Off-Balance Sheet Arrangements
As of March 31, 2020, we had no material off-balance sheet arrangements, other than certain noncancelable purchase obligations as discussed in note 17 of the Notes to Unaudited Condensed Consolidated Financial Statements.
Recent Authoritative Accounting Guidance
See note 2 of the Notes to Unaudited Condensed Consolidated Financial Statements for information regarding recently issued accounting pronouncements.

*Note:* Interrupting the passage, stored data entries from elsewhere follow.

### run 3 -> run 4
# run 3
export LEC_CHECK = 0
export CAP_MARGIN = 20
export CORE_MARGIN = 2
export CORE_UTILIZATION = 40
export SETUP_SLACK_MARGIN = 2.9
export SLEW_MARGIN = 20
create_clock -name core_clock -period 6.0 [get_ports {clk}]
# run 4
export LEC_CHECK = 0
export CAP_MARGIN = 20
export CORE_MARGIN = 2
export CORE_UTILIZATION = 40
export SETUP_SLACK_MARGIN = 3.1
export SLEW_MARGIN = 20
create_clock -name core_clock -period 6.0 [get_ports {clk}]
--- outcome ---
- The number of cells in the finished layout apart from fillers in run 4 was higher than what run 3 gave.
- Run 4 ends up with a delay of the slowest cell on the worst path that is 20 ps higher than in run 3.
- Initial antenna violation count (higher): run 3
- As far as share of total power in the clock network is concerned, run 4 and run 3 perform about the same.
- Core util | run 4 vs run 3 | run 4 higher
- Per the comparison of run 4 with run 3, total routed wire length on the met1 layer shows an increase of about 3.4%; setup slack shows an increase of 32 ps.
Context: an optimization exercise on an open-source flow, tuned for a short achievable clock period and few clock cycles. The choices shown serve that exercise and are no tape-out recipe. In this exercise RTL edits were held to simulation tests only and were not proved equivalent to the original. Power figures rest on the tool's default switching activity, not on a simulated workload.

$ cat run.sh
#!/bin/bash
# synth_recipe.tcl (not shown) runs the flow's synth.tcl, then flattens the netlist and writes it again
# the make line also repeats each setting of config.mk as NAME=value (left out here)
make -C /OpenROAD-flow-scripts/flow DESIGN_CONFIG=/design/flow/config.mk WORK_HOME=/design/flow/orfs CLKGATE_MAP_FILE= SYNTH_SCRIPT=/design/flow/synth_recipe.tcl finish
$ cat config.mk
export PLATFORM = sky130hd
export DESIGN_NAME = rv_core
export DESIGN_NICKNAME = rv_core
export VERILOG_FILES = /design/flow/design.v
export SDC_FILE = /design/flow/constraint.sdc
export NUM_CORES = 4
export LEC_CHECK = 0
export ABC_CLOCK_PERIOD_IN_PS = 2500
export CAP_MARGIN = 40
export CORE_MARGIN = 2
export CORE_UTILIZATION = 40
export SETUP_SLACK_MARGIN = 5.0
export SLEW_MARGIN = 40
export SYNTH_HIERARCHICAL = 1
export SYNTH_MINIMUM_KEEP_SIZE = 0
export TNS_END_PERCENT = 100
$ cat constraint.sdc
create_clock -name core_clock -period 8.0 [get_ports {clk}]
set_input_delay 1.6000 -clock core_clock [delete_from_list [all_inputs] [get_ports {clk}]]
set_output_delay 1.6000 -clock core_clock [all_outputs]
set_load 0.01 [all_outputs]
$ cat design.v
`default_nettype none
package rv_pkg;
  localparam int XLEN = 32;
  localparam int PC_W = 8;      
  typedef logic [XLEN-1:0] word_t;
  typedef logic [4:0]      reg_addr_t;
  typedef logic [PC_W-1:0] pc_t;
  localparam logic [6:0] OPC_OP     = 7'b0110011;
  localparam logic [6:0] OPC_OP_IMM = 7'b0010011;
  localparam logic [6:0] OPC_LOAD   = 7'b0000011;
  localparam logic [6:0] OPC_STORE  = 7'b0100011;
  localparam logic [6:0] OPC_BRANCH = 7'b1100011;
  localparam logic [6:0] OPC_LUI    = 7'b0110111;
endpackage
`default_nettype wire
`timescale 1ns/10ps
`default_nettype none
module rv_alu (
  input  rv_pkg::word_t add_a,
  input  rv_pkg::word_t add_b,
  input  logic          sub,
  input  rv_pkg::word_t slt_a,
  input  rv_pkg::word_t slt_b,
  input  logic          slt_signed,
  input  rv_pkg::word_t log_a,
  input  rv_pkg::word_t log_b,
  input  logic          sel_xor,
  input  logic          sel_or,
  input  logic          sel_and,
  input  logic          sel_b,
  input  rv_pkg::word_t sh_a,
  input  logic [4:0]    sh_b,
  input  logic          sh_left,
  input  logic          arith,      
  output rv_pkg::word_t sum,
  output logic          slt,
  output rv_pkg::word_t log_y,
  output rv_pkg::word_t sh_y
);
  logic [32:0] sr_x;
  logic        slt_eq;
  rv_add i_add (
    .a    (add_a),
    .b    (add_b),
    .sub  (sub),
    .sum  (sum),
    .cout ()
  );
  rv_cmp i_slt (
    .a        (slt_a),
    .b        (slt_b),
    .signed_c (slt_signed),
    .lt       (slt),
    .eq       (slt_eq)
  );
  assign log_y = ({32{sel_xor}} & (log_a ^ log_b))
               | ({32{sel_or}}  & (log_a | log_b))
               | ({32{sel_and}} & (log_a & log_b))
               | ({32{sel_b}}   & log_b);
  assign sr_x  = $unsigned($signed({arith & sh_a[31], sh_a}) >>> sh_b);
  assign sh_y  = sh_left ? (sh_a << sh_b) : sr_x[31:0];
endmodule
module rv_add (
  input  rv_pkg::word_t a,
  input  rv_pkg::word_t b,
  input  logic          sub,
  output rv_pkg::word_t sum,
  output logic          cout
);
  logic [31:0] g [0:5];
  logic [31:0] p [0:5];
  logic [31:0] hp;
  logic [31:0] bx;
  logic        g0;
  assign bx   = b ^ {32{sub}};
  assign hp   = a ^ bx;
  assign g0   = sub ? (a[0] | !b[0]) : (a[0] & b[0]);
  assign g[0] = {a[31:1] & bx[31:1], g0};
  assign p[0] = {hp[31:1], 1'b0};
  for (genvar k = 0; k < 5; k++)
  begin : g_lvl
    for (genvar i = 0; i < 32; i++)
    begin : g_bit
      if (i >= (1 << k))
      begin : g_op
        assign g[k+1][i] = g[k][i] | (p[k][i] & g[k][i - (1 << k)]);
        assign p[k+1][i] = p[k][i] & p[k][i - (1 << k)];
      end
      else
      begin : g_pass
        assign g[k+1][i] = g[k][i];
        assign p[k+1][i] = p[k][i];
      end
    end
  end
  assign sum  = hp ^ {g[5][30:0], sub};
  assign cout = g[5][31];
endmodule
module rv_cmp (
  input  rv_pkg::word_t a,
  input  rv_pkg::word_t b,
  input  logic          signed_c,
  output logic          lt,
  output logic          eq
);
  logic [31:0] l [0:5];
  logic [31:0] e [0:5];
  rv_pkg::word_t ax;
  assign ax   = {a[31] ^ signed_c, a[30:0]};
  assign l[0] = ~ax & {b[31] ^ signed_c, b[30:0]};
  assign e[0] = ~(a ^ b);
  for (genvar k = 0; k < 5; k++)
  begin : g_lvl
    for (genvar i = 0; i < (32 >> (k + 1)); i++)
    begin : g_node
      assign l[k+1][i] = l[k][2*i+1] | (e[k][2*i+1] & l[k][2*i]);
      assign e[k+1][i] = e[k][2*i+1] & e[k][2*i];
    end
    assign l[k+1][31:(32 >> (k + 1))] = '0;
    assign e[k+1][31:(32 >> (k + 1))] = '0;
  end
  assign lt = l[5][0];
  assign eq = e[5][0];
endmodule
`default_nettype wire
`timescale 1ns/10ps
`default_nettype none
module rv_regfile (
  input  logic              clk,
  input  rv_pkg::reg_addr_t rs1,
  input  rv_pkg::reg_addr_t rs2,
  output rv_pkg::word_t     rs1_data,
  output rv_pkg::word_t     rs2_data,
  input  logic              wr_en,      
  input  rv_pkg::reg_addr_t wr_addr,
  input  rv_pkg::word_t     wr_data
);
  rv_pkg::word_t regs [1:31];
  rv_pkg::word_t rd1;
  rv_pkg::word_t rd2;
  always_ff @(posedge clk)
  begin
    if (wr_en)
      regs[wr_addr] <= wr_data;
  end
  assign rd1 = (rs1 == '0) ? '0 : regs[rs1];
  assign rd2 = (rs2 == '0) ? '0 : regs[rs2];
  assign rs1_data = (wr_en && (wr_addr == rs1)) ? wr_data : rd1;
  assign rs2_data = (wr_en && (wr_addr == rs2)) ? wr_data : rd2;
endmodule
`default_nettype wire
`timescale 1ns/10ps
`default_nettype none
module rv_fetch (
  input  logic          clk,
  input  logic          arst_n,
  input  logic          redirect,      
  input  rv_pkg::pc_t   redirect_pc,
  input  logic          hold,          
  input  logic          halted,        
  input  logic          upd_en,        
  input  rv_pkg::pc_t   upd_pc,
  input  logic          upd_taken,
  output rv_pkg::word_t imem_addr,
  input  rv_pkg::word_t imem_data,
  output rv_pkg::pc_t   pc,
  output logic          pred,          
  output rv_pkg::pc_t   target
);
  rv_pkg::pc_t  pc_seq;
  rv_pkg::pc_t  pc_out;       
  logic [255:0] seen;
  logic [255:0] last;
  logic         u_en;         
  rv_pkg::pc_t  u_pc;
  logic         u_taken;
  logic         is_branch;
  logic         same_regs;
  logic [2:0]   f3;
  logic         stat_pred;
  logic         dyn_seen;     
  logic         dyn_last;
  logic [1:0]   lk_seq;       
  logic [1:0]   lk_alt;
  logic [1:0]   lk_hold;
  logic         s_redirect;   
  logic         s_hold;
  logic         s_target;
  logic         s_seq;
  assign imem_addr = {22'b0, pc_out, 2'b00};
  assign pc_seq    = pc + 1'b1;
  assign target    = pc + {imem_data[29:25], imem_data[11:9]};
  assign is_branch = (imem_data[6:0] == rv_pkg::OPC_BRANCH);
  assign same_regs = (imem_data[19:15] == imem_data[24:20]);
  assign f3        = imem_data[14:12];
  always_comb
  begin
    if (imem_data[31])
      stat_pred = 1'b1;
    else if (same_regs)
      stat_pred = (f3 == 3'b000) || (f3[2] && f3[0]);
    else
      stat_pred = f3[0];
  end
  assign pred = is_branch && (dyn_seen ? dyn_last : stat_pred);
  assign s_redirect = redirect;
  assign s_hold     = !redirect && hold;
  assign s_target   = !redirect && !hold && pred;
  assign s_seq      = !redirect && !hold && !pred;
  assign lk_seq  = {seen[pc_seq], last[pc_seq]};
  assign lk_alt  = {seen[redirect_pc], last[redirect_pc]};
  assign lk_hold = {seen[pc], last[pc]};
  always_ff @(posedge clk or negedge arst_n)
  begin
    if (!arst_n)
    begin
      pc       <= '0;
      pc_out   <= '0;
      seen     <= '0;
      u_en     <= 1'b0;
      dyn_seen <= 1'b0;
    end
    else
    begin
      pc <= ({8{s_redirect}} & redirect_pc)
          | ({8{s_hold}}     & pc)
          | ({8{s_target}}   & target)
          | ({8{s_seq}}      & pc_seq);
      pc_out <= ({8{s_redirect && !halted}} & redirect_pc)
              | ({8{s_hold || halted}}      & pc_out)
              | ({8{s_target && !halted}}   & target)
              | ({8{s_seq && !halted}}      & pc_seq);
      dyn_seen <= (s_redirect & lk_alt[1]) | (s_hold & lk_hold[1]) | (s_seq & lk_seq[1]);
      u_en     <= upd_en;
      if (u_en)
        seen[u_pc] <= 1'b1;
    end
  end
  always_ff @(posedge clk)
  begin
    dyn_last <= (s_redirect & lk_alt[0]) | (s_hold & lk_hold[0]) | (s_seq & lk_seq[0]);
    u_pc     <= upd_pc;
    u_taken  <= upd_taken;
    if (u_en)
      last[u_pc] <= u_taken;
  end
endmodule
`default_nettype wire
`timescale 1ns/10ps
`default_nettype none
module rv_decode (
  input  rv_pkg::word_t instr,
  output logic          wen,
  output logic          is_load,
  output logic          is_store,
  output logic          is_branch,
  output logic          is_stop,
  output logic          use_imm,
  output logic          alu_rs1,      
  output logic          alu_rs2,      
  output rv_pkg::word_t imm,
  output logic          u_add,        
  output logic          u_log,        
  output logic          u_sh,         
  output logic          u_slt,        
  output logic          sub,
  output logic          slt_signed,
  output logic          sel_xor,
  output logic          sel_or,
  output logic          sel_and,
  output logic          sel_b,
  output logic          sh_left,
  output logic          arith
);
  logic [6:0] opcode;
  logic [2:0] funct3;
  logic       alt;
  logic       is_op;
  logic       is_opimm;
  logic       is_lui;
  logic       alu_fn;     
  assign opcode = instr[6:0];
  assign funct3 = instr[14:12];
  assign alt    = instr[30];
  assign is_op     = (opcode == rv_pkg::OPC_OP);
  assign is_opimm  = (opcode == rv_pkg::OPC_OP_IMM);
  assign is_lui    = (opcode == rv_pkg::OPC_LUI);
  assign is_load   = (opcode == rv_pkg::OPC_LOAD);
  assign is_store  = (opcode == rv_pkg::OPC_STORE);
  assign is_branch = (opcode == rv_pkg::OPC_BRANCH);
  assign is_stop   = (instr == '0);
  assign alu_fn    = is_op || is_opimm;
  assign wen     = (alu_fn || is_load || is_lui) && (instr[11:7] != '0);
  assign use_imm = !is_op;
  assign alu_rs1 = alu_fn || is_load || is_store;
  assign alu_rs2 = is_op;
  always_comb
  begin
    if (is_store)
      imm = {{20{instr[31]}}, instr[31:25], instr[11:7]};
    else if (is_lui)
      imm = {instr[31:12], 12'b0};
    else
      imm = {{20{instr[31]}}, instr[31:20]};
  end
  assign u_add      = alu_fn && (funct3 == 3'b000);
  assign u_slt      = alu_fn && (funct3[2:1] == 2'b01);
  assign u_log      = is_lui || (alu_fn && funct3[2] && (funct3 != 3'b101));
  assign u_sh       = alu_fn && (funct3[1:0] == 2'b01);
  assign sub        = (is_op && (funct3 == 3'b000) && alt) || u_slt;
  assign slt_signed = !funct3[0];
  assign sel_xor    = (funct3 == 3'b100) && !is_lui;
  assign sel_or     = (funct3 == 3'b110) && !is_lui;
  assign sel_and    = (funct3 == 3'b111) && !is_lui;
  assign sel_b      = is_lui;
  assign sh_left    = !funct3[2];
  assign arith      = alt;
endmodule
`default_nettype wire
`timescale 1ns/10ps
`default_nettype none
module rv_opsel (
  input  logic [6:0]    sel,     
  input  rv_pkg::word_t sum,
  input  rv_pkg::word_t log_y,
  input  rv_pkg::word_t sh_y,
  input  logic          slt,
  input  rv_pkg::word_t ld,
  input  rv_pkg::word_t rf,
  input  rv_pkg::word_t imm,
  output rv_pkg::word_t y
);
  assign y = ({32{sel[0]}} & sum)
           | ({32{sel[1]}} & log_y)
           | ({32{sel[2]}} & sh_y)
           | {31'b0, sel[3] & slt}
           | ({32{sel[4]}} & ld)
           | ({32{sel[5]}} & rf)
           | ({32{sel[6]}} & imm);
endmodule
What follows belongs to an exercise in optimizing a design on an open flow for small area, a short achievable clock period and few clock cycles per item; a production flow would make more cautious choices.
In this exercise RTL edits were held to simulation tests only and were not proved equivalent to the original.
Power and IR drop assume default switching activity.

Setup of trial 16:
==> flow/design.v (excerpt) <==
module positional_list_engine #(
    parameter int CAPACITY = 64
) (
    input  logic                                    clk,
    input  logic                                    rst_n,
    input  logic                                    in_valid,
    output logic                                    in_ready,
    input  logic [1:0]                              cmd,
    input  logic signed [plist_pkg::POS_W-1:0]      position,
    input  logic signed [plist_pkg::VAL_W-1:0]      value_in,
    output logic                                    out_valid,
    input  logic                                    out_ready,
    output logic signed [plist_pkg::VAL_W-1:0]      value_out,
    output logic [$clog2(CAPACITY+1)-1:0]           entry_count,
    output logic                                    full_drop,
    output logic                                    remove_miss
);
Size: ~7,900 cells after synthesis, about 3,000 flip-flops, roughly 97 I/O pins.
clock: 5.0 ns
lec_check: 0
cap_margin: 20
cell_pad_in_sites_detail_placement: 1
cell_pad_in_sites_global_placement: 1
core_margin: 2
core_utilization: 40
cts_cluster_diameter: 60
cts_cluster_size: 30
place_density: 0.55
setup_slack_margin: 2.3
slew_margin: 20
tns_end_percent: 100
run.sh (not shown) runs the stock make flow with config.mk's settings and CLKGATE_MAP_FILE= SYNTH_SCRIPT=/design/flow/synth_recipe.tcl, a recipe that flattens the netlist after the stock synthesis.
Testbench counts of trial 16, summed over its fixed seeds: cycles 16,024, items 16,000.
#### Input delta (trial 3 over trial 16)
--- a/flow/design.v
+++ b/flow/design.v
@@ -92,37 +92,38 @@
         lo_ge[0] = lo_oh[0];
         for (int l = 1; l < 8; l++)
             lo_ge[l] = lo_ge[l-1] || lo_oh[l];
         for (int c = 0; c <= N; c++)
             t[c] = hi_gt[c / 8] || (hi_oh[c / 8] && lo_ge[c % 8]);
         therm65 = t;
     endfunction
     assign full    = n[6];
     assign empty   = (n == 7'd0);
-    assign pc_ge_n = !position[plist_pkg::POS_W-1]
-                   && ((|position[plist_pkg::POS_W-2:6]) || t_n[position[5:0]]);
+    assign pc_ge_n = (r_pc >= n);
     always_comb
     begin
         if (r_ins)
             ok = !full;
         else if (r_back)
             ok = !empty;
         else
             ok = !empty && !pc_ge_n;
     end
     assign do_ins = r_v && r_ins && ok;
     assign do_rem = r_v && !r_ins && ok;
-    logic [6:0]      n_inc;
-    logic [6:0]      n_dec;
-    assign n_inc  = n + 7'd1;
-    assign n_dec  = n - 7'd1;
-    assign n_next = ({7{do_ins}} & n_inc) | ({7{do_rem}} & n_dec)
-                  | ({7{!do_ins && !do_rem}} & n);
+    always_comb
+    begin
+        n_next = n;
+        if (do_ins)
+            n_next = n + 7'd1;
+        else if (do_rem)
+            n_next = n - 7'd1;
+    end
     logic [N:0]      t_p65;
     assign t_n   = therm65(n);
     assign t_p65 = therm65(r_pc);
     assign t_p   = t_p65[N-1:0];
     always_comb
     begin
         for (int c = 0; c < N; c++)
         begin
             if (r_ins)
## What came out
- Delta (trial 3 minus trial 16): adder-cell share of the synthesized area level; vertical die dimension held; synthesis-to-layout area growth dropped 0.20 points; fraction of the cycle the final worst path needs went up 1.5 points; routed wire length rose by 0.36%.
Testbench counts of trial 3, summed over its fixed seeds: cycles 16,024, items 16,000.

--- another note on this design; it stands on its own ---

Setup of beta:
## positional_list_engine
module positional_list_engine #(
    parameter int CAPACITY = 64
) (
    input  logic                                    clk,
    input  logic                                    rst_n,
    input  logic                                    in_valid,
    output logic                                    in_ready,
    input  logic [1:0]                              cmd,
    input  logic signed [plist_pkg::POS_W-1:0]      position,
    input  logic signed [plist_pkg::VAL_W-1:0]      value_in,
    output logic                                    out_valid,
    input  logic                                    out_ready,
    output logic signed [plist_pkg::VAL_W-1:0]      value_out,
    output logic [$clog2(CAPACITY+1)-1:0]           entry_count,
    output logic                                    full_drop,
    output logic                                    remove_miss
);
Size in the first run: ~8300 cells after synthesis, about 3000 flip-flops, about 97 I/O pins, ~0.12 mm2 of cells after synthesis.
make LEC_CHECK=0 CAP_MARGIN=20 CELL_PAD_IN_SITES_DETAIL_PLACEMENT=1 CELL_PAD_IN_SITES_GLOBAL_PLACEMENT=1 CORE_MARGIN=2 CORE_UTILIZATION=40 CTS_CLUSTER_DIAMETER=60 CTS_CLUSTER_SIZE=30 PLACE_DENSITY=0.55 SETUP_SLACK_MARGIN=2.3 SLEW_MARGIN=20 TNS_END_PERCENT=100 finish   # period 5.0 ns
run.sh (not shown) runs the stock make flow with config.mk's settings and CLKGATE_MAP_FILE= SYNTH_SCRIPT=/design/flow/synth_recipe.tcl, a recipe that flattens the netlist after the stock synthesis.
Testbench counts of beta, summed over its fixed seeds: cycles 16,024, items 16,000.
## Diff of input files: epsilon against beta
Settings: a change of CTS_CLUSTER_DIAMETER from 60 to 50.
Results
The hold slack in epsilon sits 0.0042 ns above the value recorded for beta. The delay of the slowest cell on the worst path of epsilon falls short of that of beta by 0.03 ns. Summary: with beta as the reference, average vias per placed instance in epsilon moved down slightly. Comparing epsilon and beta, worst setup slack is lower on beta. Count of mapped cells out of synthesis delta (beta -> epsilon): insignificant. In epsilon relative to beta, total power consumption of the routed design had gone up by more than 10%.

[what the ideal ports hide]
How much do the figures lean on ideal ports? The routed layouts below were timed once more, with nothing changed but the port constraints.
Step 1, drivers: a clkbuf_16 drives clk and a buf_2 each remaining input, both assumed.
Step 2 moves the port delays by t, midway between the first and last clock arrival at a register: inputs arrive t later, outputs are due t later. That takes back most of the time a late clock gives input paths.
a / b / c = no drivers / after step 1 / after step 2; a / b = the first two.
run | t (ns) | setup slack, ns | worst hold slack (ns) | worst setup path at the end | clock arrival spread, ns | cell pins on the clock port's net
trial 16 | 1.034 | 2.023 / 1.919 / 1.290 | 0.132 / 0.054 / 0.322 | input to register | 0.103 / 0.103 | 1
trial 3 | 1.036 | 1.948 / 1.948 / 1.015 | 0.115 / 0.033 / 0.336 | input to register | 0.100 / 0.099 | 1
beta | 1.044 | 2.072 / 2.072 / 1.435 | 0.053 / -0.014 / 0.362 | input to register | 0.081 / 0.081 | 1
epsilon | 1.039 | 2.191 / 2.191 / 1.440 | 0.058 / -0.016 / 0.356 | input to register | 0.055 / 0.055 | 1
After both steps every run listed still meets setup and hold. For trial 3, which loses most, drivers alone change the setup slack by 0.000 ns; drivers and shift together by -0.933 ns.
Background: an optimization exercise with open tools, aiming at small area and a short achievable clock period. Do not read the settings as production practice.
No functional check of the RTL was part of any run shown here.
No activity file was given, so power comes from the tool's default toggle rates.

$ cat flow/config.mk
export PLATFORM = sky130hd
export DESIGN_NAME = idStage
export DESIGN_NICKNAME = idStage
export VERILOG_FILES = /design/flow/design.v
export SDC_FILE = /design/flow/constraint.sdc
export NUM_CORES = 4
export LEC_CHECK = 0
export CAP_MARGIN = 20
export CORE_MARGIN = 2
export CORE_UTILIZATION = 40
export SETUP_SLACK_MARGIN = 0.2
export SLEW_MARGIN = 20
export SYNTH_HIERARCHICAL = 1
$ cat flow/constraint.sdc
create_clock -name core_clock -period 11.0 [get_ports {clk}]
set_input_delay 2.2000 -clock core_clock [delete_from_list [all_inputs] [get_ports {clk}]]
set_output_delay 2.2000 -clock core_clock [all_outputs]
set_load 0.01 [all_outputs]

Item 3. | Quantitative and Qualitative Disclosures About Market Risk |
Interest Rate Sensitivity
We had cash and cash equivalents and investments in marketable securities of $236.1 million and $282.7 million at March 31, 2020 and December 31, 2019, respectively, which were held for working capital purposes. Our exposure to market interest-rate risk relates primarily to our investment portfolio. We do not use derivative financial instruments to hedge the market risks of our investments. We manage our total portfolio to encompass a diversified pool of investment-grade securities to preserve principal and maintain liquidity. We place our investments with high-quality issuers, money market funds and debt securities. Our investment portfolio as of March 31, 2020 consisted of money market funds, U.S. treasury securities, municipal bonds, corporate bonds/notes, commercial papers and asset-backed securities. Investments in both fixed rate and floating rate instruments carry a degree of interest rate risk. Fixed rate securities may have their market value adversely impacted due to an increase in interest rates, while floating rate securities may produce less income than expected if interest rates fall. Due in part to these factors, our future investment income may fall short of expectations due to changes in interest rates or if the decline in fair value of our publicly traded debt investments is judged to be a credit loss. We may suffer losses in principal if we are forced to sell securities that have declined in market value due to changes in interest rates. However, because any debt securities we hold are classified as available-for-sale, no gains or losses are realized in the income statement due to changes in interest rates unless we intend to sell or it is more likely than not that we will be required to sell such securities before recovery or unless declines in value have resulted from credit losses. These securities are reported at fair value with the related unrealized gains and losses, net of applicable taxes, included in accumulated other comprehensive income (loss), reported in a separate component of stockholders' equity. Although we currently expect that our ability to access or liquidate these investments as needed to support our business activities will continue, we cannot ensure that this will not change.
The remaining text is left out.